Home > 特集企画 > 【主要通販各社に聞く】顧客情報の管理体制の現状、漏えい防ぐ各社の取り組みは

【主要通販各社に聞く】顧客情報の管理体制の現状、漏えい防ぐ各社の取り組みは

1-1.jpg
連日、様々なメディアで報道され、世の中に大きなインパクトを与えた通信教育大手のベネッセコーポレーションの個人情報の漏えい事件。顧客情報を大量に保有してビジネスを行う通販実施企業にとっても、決して他人事ではなく、仮に同じ轍を踏むことになればベネッセと同様、顧客からの信用を毀損し、業績面でも大きな打撃を受けることは避けられない。顧客情報の漏えいは企業の存続すら危ぶまれる経営リスクと言える。では通販企業各社の顧客の個人情報の管理体制とは現状、どうなっているのだろうか。有力通販実施企業を中心に匿名で緊急アンケートを行い、外部の業務委託先を含めた通販各社の顧客情報の管理体制の状況を見ていく。
本紙では主要通販実施企業に匿名を条件に顧客情報の管理体制に関するアンケート調査を行い、約30社から回答を得た。質問は大きく「社内における個人情報の管理体制」と「外部の業務委託先における個人情報の管理体制」について。

1-2.jpg
 社内における個人情報の管理体制についてでは、内部からの不正な情報の持ち出しを防ぐための1つのポイントとなる個人情報のデータベース(DB)にアクセスする際の条件、監視体制などについて聞いた。

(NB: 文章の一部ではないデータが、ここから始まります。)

### src/rtl/hazard_mc_pkg.sv
// Shared constants for the hazard unit: forward-select encodings and the PC register index.
package hazard_mc_pkg;

  localparam logic [1:0] FWD_RF  = 2'b00;
  localparam logic [1:0] FWD_WB  = 2'b01;
  localparam logic [1:0] FWD_MEM = 2'b10;

  // The PC is the highest architectural register index.
  function automatic logic [31:0] pcIndex(input int regW);
    return 32'((1 << regW) - 1);
  endfunction

endpackage

### src/rtl/hazard_fwd_sel.sv
// Per-operand forwarding select: Memory stage beats Writeback, the PC is never forwarded.
import hazard_mc_pkg::*;

module hazard_fwd_sel #(
  parameter int REG_W = 4
) (
  input  logic [REG_W-1:0] raE,
  input  logic [REG_W-1:0] waM,
  input  logic [REG_W-1:0] waW,
  input  logic             regWriteM,
  input  logic             regWriteW,
  output logic [1:0]       fwdSel
);

  localparam logic [REG_W-1:0] PC_IDX = REG_W'(pcIndex(REG_W));

  always_comb begin
    fwdSel = FWD_RF;
    if (raE != PC_IDX) begin
      if (regWriteM && (waM == raE)) begin
        fwdSel = FWD_MEM;
      end else if (regWriteW && (waW == raE)) begin
        fwdSel = FWD_WB;
      end
    end
  end

endmodule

 「DBにアクセスできる部署や役職は?」については「エンジニア部門、運営部門、管理部門、カスタマー部門と多岐に渡るが、権限を細分化して個別の業務担当毎に切り分けて必要最低限を付与しており、権限管理はエンジニア部門長、管理担当責任者が管理」「業務上アクセスする必要がある部門・従業員にのみ権限を付与。たとえ高位役職者であっても業務上必要ない従業員には権限を設定していない」「大量データのアクセス権限保有は情報システム部門、マーケティング部門など。役職・クラスの仕分けはないが、5年以上勤務者で管理職レベル者。機微情報としてはクレジット部、人事部」などほぼすべての企業で顧客の個人情報に触れることができる従業員を制限していた。

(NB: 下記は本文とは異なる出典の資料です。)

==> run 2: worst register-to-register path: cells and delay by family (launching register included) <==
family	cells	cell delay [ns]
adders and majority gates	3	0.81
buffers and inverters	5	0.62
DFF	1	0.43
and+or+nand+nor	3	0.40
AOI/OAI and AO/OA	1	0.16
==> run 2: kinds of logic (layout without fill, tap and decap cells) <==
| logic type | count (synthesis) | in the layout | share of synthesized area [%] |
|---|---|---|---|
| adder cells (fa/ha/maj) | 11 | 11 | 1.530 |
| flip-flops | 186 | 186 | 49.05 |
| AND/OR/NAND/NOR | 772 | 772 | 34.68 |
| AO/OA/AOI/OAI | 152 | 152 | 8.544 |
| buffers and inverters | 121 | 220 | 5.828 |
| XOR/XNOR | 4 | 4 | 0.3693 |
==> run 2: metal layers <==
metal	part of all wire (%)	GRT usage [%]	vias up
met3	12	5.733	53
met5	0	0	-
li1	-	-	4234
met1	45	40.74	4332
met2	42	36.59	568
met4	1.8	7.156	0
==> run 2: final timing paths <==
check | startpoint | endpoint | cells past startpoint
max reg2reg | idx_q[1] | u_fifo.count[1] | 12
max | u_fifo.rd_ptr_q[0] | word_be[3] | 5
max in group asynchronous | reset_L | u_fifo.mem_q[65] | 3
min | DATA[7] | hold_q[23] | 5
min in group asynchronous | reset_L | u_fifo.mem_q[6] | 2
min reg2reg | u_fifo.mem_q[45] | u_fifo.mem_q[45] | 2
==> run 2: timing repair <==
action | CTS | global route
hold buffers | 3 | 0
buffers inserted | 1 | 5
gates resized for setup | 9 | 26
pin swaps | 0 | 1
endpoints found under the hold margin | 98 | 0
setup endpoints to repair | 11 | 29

 次に「顧客の個人情報DBへのアクセス権限者にどのような制限を設けているか」を聞いたところ、「執務エリアへの入室にはセキュリティカードのほか、静脈認証による制限を設け、物理的なデータベースはクラウド及びセンター管理となっている。アクセス環境はパスワード管理の他複数の制限を設定、社外からのアクセスにも制限を設けている」「個人情報にアクセスできる端末は設置場所を固定し、監視カメラによる監視・記録。データの作成・修正・削除はIDによる作業者の記録を残す」「入退室記録、電子カードキー施錠、2人以上で入室、監視カメラ。ログ記録、月1認証」など各社、様々な制限をかけて個人情報のアクセス時に制限をかけているようだ。

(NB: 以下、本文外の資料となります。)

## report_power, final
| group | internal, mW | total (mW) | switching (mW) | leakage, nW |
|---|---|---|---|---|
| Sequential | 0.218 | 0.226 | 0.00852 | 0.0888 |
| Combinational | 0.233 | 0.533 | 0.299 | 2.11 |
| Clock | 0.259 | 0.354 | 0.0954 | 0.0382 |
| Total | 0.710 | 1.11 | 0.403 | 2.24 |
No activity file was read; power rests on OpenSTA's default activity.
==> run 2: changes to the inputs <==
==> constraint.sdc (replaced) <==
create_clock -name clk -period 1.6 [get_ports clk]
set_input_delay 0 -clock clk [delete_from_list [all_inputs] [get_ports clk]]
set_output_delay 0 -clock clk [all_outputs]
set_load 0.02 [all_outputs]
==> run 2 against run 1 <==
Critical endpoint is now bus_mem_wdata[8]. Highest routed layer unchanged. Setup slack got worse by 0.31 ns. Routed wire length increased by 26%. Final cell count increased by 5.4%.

 さらに「DBにアクセスする条件を設けているか」との問いには「特別な条件はない」とする回答も目立ったが「特定の端末からしかアクセスできないようになっている」「踏み台サーバを設け、そのサーバを経由しないとデータベースにアクセスできないようにしている。また、利用可能なIDを制限している」。

 また、「DBへの異常なアクセスが発生した際、それを感知する仕組みを導入しているか」との問いには「異常な処理があると、アラートが上がる仕組みを導入」「DBへのアクセスは権限を付与された人のみに限られており、権限外の人がアクセスすることはできない。また、アクセスについては監視を行い、特定の人が必要以上にアクセスを行っている場合は本人へ確認を行うルールになっている」など二重三重の監視体制を敷いているところもあった。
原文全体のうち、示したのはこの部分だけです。